SVC obstruction leads to the development of multiple venous collaterals including azygos-hemiazygos, internal and external mammary, lateral thoracic, and vertebral [12]. Another rare collateral pathway that is described in case reports is the SPVS [13, 14, 15]. Upon review of the literature, we found 2 cases of SVC/IVC obstruction with SPVS [16, 17], but in those cases, the patient had also BCS, while our patient had obstruction of the infrahepatic part of the IVC only (Fig. 3, 4). Other features that were present in the 2 cases and not in our case were that the thrombosis was attributed to antiphospholipid syndrome, the IVC occlusion was subtotal, and the patient underwent successful dilatation and stenting of the SVC and IVC, which resulted in improvement of hypoxemia. Dilatation and stenting were discussed in our case, but it was decided in the multidisciplinary meeting that the procedure was technically difficult because of the complete thrombosis of the SVC and IVC.

Fig. 4

Color Doppler ultrasonogram of the liver showing patency of the hepatic veins and the suprahepatic part of the inferior vena cava.

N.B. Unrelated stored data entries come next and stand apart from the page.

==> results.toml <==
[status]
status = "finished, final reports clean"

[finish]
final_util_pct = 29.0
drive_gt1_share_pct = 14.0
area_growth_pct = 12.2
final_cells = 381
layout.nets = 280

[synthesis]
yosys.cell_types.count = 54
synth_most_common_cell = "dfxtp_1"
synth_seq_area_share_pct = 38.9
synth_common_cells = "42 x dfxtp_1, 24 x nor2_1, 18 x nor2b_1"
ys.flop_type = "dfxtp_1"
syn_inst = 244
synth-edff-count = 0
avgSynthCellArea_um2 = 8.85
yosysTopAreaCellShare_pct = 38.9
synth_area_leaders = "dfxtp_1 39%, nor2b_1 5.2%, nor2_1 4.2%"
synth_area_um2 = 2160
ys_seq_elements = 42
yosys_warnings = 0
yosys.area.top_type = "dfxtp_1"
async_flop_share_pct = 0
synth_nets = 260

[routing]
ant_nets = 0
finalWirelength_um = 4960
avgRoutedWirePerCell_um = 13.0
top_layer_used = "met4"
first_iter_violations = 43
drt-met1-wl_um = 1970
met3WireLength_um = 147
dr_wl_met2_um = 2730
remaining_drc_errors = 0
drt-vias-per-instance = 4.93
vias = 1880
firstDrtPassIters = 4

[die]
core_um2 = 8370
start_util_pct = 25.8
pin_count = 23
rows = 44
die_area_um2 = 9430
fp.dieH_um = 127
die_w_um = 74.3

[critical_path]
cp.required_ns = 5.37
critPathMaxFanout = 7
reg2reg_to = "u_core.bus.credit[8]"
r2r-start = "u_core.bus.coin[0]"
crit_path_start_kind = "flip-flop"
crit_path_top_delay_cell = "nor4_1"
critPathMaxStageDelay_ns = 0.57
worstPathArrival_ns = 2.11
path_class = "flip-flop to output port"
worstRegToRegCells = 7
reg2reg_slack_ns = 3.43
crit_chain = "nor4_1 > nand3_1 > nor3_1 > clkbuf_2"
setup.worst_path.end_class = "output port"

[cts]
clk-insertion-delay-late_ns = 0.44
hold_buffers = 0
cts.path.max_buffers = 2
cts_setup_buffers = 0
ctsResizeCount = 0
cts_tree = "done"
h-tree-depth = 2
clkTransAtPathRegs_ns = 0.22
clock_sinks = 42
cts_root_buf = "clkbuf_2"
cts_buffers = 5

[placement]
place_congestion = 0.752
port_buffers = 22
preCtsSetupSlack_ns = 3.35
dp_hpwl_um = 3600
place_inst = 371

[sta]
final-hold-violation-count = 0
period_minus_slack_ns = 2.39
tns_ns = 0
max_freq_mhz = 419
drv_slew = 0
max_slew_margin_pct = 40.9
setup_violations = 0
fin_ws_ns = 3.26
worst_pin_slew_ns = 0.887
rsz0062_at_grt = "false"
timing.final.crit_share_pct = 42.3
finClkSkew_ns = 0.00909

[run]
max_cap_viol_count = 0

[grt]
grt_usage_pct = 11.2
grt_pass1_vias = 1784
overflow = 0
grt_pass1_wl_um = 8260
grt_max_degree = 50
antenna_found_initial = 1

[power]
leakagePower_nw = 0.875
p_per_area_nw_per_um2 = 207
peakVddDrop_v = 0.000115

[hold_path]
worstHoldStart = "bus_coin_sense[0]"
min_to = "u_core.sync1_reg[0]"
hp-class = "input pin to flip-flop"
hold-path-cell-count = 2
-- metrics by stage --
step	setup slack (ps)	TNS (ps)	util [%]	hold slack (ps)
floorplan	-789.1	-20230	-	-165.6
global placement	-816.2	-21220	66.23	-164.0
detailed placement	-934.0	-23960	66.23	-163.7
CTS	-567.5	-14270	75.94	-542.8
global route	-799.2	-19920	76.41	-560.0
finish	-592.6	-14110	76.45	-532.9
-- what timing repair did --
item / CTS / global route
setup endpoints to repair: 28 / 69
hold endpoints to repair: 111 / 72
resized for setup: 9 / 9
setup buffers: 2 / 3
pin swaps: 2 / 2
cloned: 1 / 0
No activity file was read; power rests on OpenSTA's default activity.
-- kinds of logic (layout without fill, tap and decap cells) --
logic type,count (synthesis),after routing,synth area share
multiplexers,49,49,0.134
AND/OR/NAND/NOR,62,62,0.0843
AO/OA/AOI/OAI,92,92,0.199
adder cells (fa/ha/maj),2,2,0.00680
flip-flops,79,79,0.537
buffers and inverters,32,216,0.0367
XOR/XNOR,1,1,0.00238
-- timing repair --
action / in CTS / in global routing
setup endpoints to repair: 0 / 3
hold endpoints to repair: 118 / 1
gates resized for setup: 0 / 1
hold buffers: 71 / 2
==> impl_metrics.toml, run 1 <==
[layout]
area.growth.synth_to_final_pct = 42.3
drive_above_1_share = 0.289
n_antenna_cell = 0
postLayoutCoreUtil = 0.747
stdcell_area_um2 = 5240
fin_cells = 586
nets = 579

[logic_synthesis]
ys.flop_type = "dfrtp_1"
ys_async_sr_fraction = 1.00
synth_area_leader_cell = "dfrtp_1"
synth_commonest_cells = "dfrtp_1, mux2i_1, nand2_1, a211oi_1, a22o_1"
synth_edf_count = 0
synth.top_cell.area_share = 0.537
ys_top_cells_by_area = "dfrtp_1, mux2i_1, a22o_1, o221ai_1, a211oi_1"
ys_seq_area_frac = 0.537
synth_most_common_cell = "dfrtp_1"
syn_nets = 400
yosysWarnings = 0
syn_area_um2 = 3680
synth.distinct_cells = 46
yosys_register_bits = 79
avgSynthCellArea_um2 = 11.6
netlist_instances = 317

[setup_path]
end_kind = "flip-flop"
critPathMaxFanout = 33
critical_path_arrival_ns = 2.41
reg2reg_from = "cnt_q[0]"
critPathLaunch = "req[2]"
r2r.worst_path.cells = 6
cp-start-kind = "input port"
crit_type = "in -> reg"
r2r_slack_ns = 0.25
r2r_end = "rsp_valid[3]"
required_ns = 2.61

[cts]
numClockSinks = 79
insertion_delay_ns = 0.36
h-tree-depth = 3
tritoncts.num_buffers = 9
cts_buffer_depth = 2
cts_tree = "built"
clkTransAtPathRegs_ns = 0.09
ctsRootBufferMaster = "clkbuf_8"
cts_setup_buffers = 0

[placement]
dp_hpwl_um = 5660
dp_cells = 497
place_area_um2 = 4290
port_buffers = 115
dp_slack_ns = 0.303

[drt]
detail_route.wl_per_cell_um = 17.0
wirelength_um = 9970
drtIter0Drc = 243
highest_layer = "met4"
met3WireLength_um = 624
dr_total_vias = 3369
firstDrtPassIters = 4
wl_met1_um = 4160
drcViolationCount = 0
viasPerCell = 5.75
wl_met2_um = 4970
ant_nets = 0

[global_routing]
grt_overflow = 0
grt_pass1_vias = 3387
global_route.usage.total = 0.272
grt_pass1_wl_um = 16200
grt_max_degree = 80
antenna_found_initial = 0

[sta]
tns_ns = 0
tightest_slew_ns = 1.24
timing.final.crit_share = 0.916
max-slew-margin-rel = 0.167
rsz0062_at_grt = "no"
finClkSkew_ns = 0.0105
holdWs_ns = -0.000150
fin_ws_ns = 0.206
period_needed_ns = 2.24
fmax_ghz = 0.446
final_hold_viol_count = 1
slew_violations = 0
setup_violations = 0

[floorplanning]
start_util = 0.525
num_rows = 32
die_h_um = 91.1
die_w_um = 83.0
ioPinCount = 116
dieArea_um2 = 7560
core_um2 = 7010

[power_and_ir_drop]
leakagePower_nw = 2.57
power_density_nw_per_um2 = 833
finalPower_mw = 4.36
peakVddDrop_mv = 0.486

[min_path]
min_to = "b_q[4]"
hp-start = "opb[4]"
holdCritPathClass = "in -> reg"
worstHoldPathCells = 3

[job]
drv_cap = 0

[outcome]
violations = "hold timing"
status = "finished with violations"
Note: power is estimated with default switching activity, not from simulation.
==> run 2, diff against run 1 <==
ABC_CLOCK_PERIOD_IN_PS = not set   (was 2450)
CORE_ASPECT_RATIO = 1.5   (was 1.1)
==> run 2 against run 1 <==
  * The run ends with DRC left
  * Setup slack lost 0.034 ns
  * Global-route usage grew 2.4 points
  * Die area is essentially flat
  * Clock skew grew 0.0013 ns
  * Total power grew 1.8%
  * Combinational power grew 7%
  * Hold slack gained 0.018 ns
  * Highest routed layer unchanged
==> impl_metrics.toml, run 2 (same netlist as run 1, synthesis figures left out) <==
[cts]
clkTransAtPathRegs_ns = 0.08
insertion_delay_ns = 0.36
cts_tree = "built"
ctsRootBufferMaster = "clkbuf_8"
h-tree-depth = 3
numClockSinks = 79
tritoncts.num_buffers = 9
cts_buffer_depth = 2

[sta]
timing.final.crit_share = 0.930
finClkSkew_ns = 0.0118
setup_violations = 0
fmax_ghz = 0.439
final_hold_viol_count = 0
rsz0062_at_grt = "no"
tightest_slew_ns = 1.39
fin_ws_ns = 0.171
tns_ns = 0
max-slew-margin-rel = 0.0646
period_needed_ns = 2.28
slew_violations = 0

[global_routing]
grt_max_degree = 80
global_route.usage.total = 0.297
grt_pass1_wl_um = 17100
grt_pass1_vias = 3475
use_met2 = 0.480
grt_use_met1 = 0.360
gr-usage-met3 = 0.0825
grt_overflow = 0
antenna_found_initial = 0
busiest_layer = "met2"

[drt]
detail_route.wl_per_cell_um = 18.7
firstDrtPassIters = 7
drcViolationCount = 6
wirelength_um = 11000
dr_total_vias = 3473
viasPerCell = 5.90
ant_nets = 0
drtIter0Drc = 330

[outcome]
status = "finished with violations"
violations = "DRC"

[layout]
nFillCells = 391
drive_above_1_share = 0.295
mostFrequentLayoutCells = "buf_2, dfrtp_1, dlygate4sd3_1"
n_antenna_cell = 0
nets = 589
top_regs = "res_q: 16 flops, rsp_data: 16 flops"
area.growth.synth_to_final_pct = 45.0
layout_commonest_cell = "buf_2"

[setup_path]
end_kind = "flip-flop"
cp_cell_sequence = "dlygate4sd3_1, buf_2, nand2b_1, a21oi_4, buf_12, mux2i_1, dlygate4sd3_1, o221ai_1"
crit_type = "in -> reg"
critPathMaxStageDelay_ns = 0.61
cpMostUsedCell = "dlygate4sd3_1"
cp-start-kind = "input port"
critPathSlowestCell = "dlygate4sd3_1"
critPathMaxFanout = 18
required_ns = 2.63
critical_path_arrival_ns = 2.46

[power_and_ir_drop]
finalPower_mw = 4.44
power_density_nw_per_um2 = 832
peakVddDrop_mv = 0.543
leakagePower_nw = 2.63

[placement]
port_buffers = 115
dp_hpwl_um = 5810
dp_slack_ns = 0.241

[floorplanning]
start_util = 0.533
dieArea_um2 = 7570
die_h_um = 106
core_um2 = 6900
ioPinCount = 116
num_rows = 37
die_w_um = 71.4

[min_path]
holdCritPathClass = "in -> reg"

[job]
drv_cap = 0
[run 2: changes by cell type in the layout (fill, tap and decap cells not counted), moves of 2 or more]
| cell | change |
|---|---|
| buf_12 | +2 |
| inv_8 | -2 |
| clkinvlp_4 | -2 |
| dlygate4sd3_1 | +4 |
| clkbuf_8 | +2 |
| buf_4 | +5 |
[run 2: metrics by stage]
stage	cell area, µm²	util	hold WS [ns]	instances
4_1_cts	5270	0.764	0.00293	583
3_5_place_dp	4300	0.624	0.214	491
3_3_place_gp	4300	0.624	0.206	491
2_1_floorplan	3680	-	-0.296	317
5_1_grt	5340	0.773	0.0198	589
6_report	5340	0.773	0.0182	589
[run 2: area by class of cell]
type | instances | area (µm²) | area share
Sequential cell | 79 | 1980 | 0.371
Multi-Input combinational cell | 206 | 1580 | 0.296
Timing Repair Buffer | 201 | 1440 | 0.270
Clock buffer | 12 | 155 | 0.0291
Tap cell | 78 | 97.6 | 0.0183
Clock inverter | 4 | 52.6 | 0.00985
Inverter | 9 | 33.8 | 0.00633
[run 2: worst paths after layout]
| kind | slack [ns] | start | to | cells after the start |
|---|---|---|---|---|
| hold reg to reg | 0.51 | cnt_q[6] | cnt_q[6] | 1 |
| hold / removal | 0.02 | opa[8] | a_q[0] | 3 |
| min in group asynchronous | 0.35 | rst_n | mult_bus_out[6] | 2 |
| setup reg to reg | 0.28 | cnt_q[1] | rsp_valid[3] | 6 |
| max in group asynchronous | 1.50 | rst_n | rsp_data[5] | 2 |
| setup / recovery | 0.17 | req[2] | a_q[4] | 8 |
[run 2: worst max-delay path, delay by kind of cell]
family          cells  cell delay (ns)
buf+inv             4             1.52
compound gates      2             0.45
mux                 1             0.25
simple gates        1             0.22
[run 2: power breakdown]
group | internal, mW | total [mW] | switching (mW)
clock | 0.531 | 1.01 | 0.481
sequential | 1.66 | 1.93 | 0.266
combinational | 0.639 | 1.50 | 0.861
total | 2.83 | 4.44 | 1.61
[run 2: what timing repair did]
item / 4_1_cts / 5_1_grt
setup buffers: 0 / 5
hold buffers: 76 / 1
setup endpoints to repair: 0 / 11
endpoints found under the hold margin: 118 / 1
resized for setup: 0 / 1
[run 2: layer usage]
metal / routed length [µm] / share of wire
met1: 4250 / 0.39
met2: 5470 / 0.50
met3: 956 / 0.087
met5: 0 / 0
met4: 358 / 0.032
<file path="config.mk">
export PLATFORM = sky130hd
export DESIGN_NAME = vga_rect_scheduler
export DESIGN_NICKNAME = d
export VERILOG_FILES = /design/src/rtl/vga_rect_scheduler.sv
export SDC_FILE = /design/constraint.sdc
export NUM_CORES = 1
export LEC_CHECK = 0
export ABC_CLOCK_PERIOD_IN_PS = 6650
export CORE_UTILIZATION = 55
export CTS_BUF_LIST = sky130_fd_sc_hd__clkbuf_16
export CTS_CLUSTER_DIAMETER = 80
export CTS_CLUSTER_SIZE = 20
export DETAILED_ROUTE_END_ITERATION = 16
export HOLD_SLACK_MARGIN = 0.05
export PLACE_DENSITY = 0.88
export SETUP_SLACK_MARGIN = 0.15
export SLEW_MARGIN = 40
export SYNTH_ARGS = -nofsm -noshare
export SYNTH_HDL_FRONTEND = slang
export SYNTH_SLANG_ARGS = --single-unit
</file>
<file path="constraint.sdc">
create_clock -name clock -period 6.65 [get_ports clock]
set_input_delay 0.665 -clock clock [delete_from_list [all_inputs] [get_ports clock]]
set_output_delay 0.665 -clock clock [all_outputs]
set_load 0.02 [all_outputs]
</file>
`config.mk`:
```
export PLATFORM = sky130hd
export DESIGN_NAME = vga_plot_arbiter
export DESIGN_NICKNAME = d
export VERILOG_FILES = /design/src/rtl/vga_plot_arbiter.sv
export SDC_FILE = /design/constraint.sdc
export NUM_CORES = 1
export LEC_CHECK = 0
export BUFFER_PORTS_ARGS = -buffer_cell sky130_fd_sc_hd__buf_2
export CAP_MARGIN = 5
export CORE_AREA = 2 2 86 121
export DETAILED_ROUTE_END_ITERATION = 6
export DIE_AREA = 0 0 88 123
export SLEW_MARGIN = 20
export SYNTH_ARGS = -nofsm -noshare
export SYNTH_HDL_FRONTEND = slang
export SYNTH_SLANG_ARGS = --single-unit
export TNS_END_PERCENT = 5
```
`constraint.sdc`:
```
create_clock -name clk -period 6.5 [get_ports clk]
set_input_delay 1.3 -clock clk [delete_from_list [all_inputs] [get_ports clk]]
set_output_delay 1.3 -clock clk [all_outputs]
set_load 0.1 [all_outputs]
```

In patients with prothrombin G20210A gene mutation, treatment is only required when complications related to thrombophilia such as VTE occur. The current VTE guidelines prefer direct oral anticoagulants (DOAC) over vitamin K antagonists for VTE. However, there is no mention of any special recommendations or exclusions for thrombophilic patients regarding DOAC usage [18]. In fact, clinicians who consider DOAC as an option rely on post hoc analysis of landmark trials or some case reports rather than well-conducted randomized trials [19, 20]. Our patient was shifted from warfarin to rivaroxaban as the INR while being on warfarin was occasionally subtherapeutic because the patient was not monitoring her INR on a regular basis and she was not compliant. Thus, she was counseled about the advantages and risks of other anticoagulants, which are not well studied in patients with thrombophilia. It was decided to shift her back to warfarin because of the development of a new thrombotic event while she was on rivaroxaban.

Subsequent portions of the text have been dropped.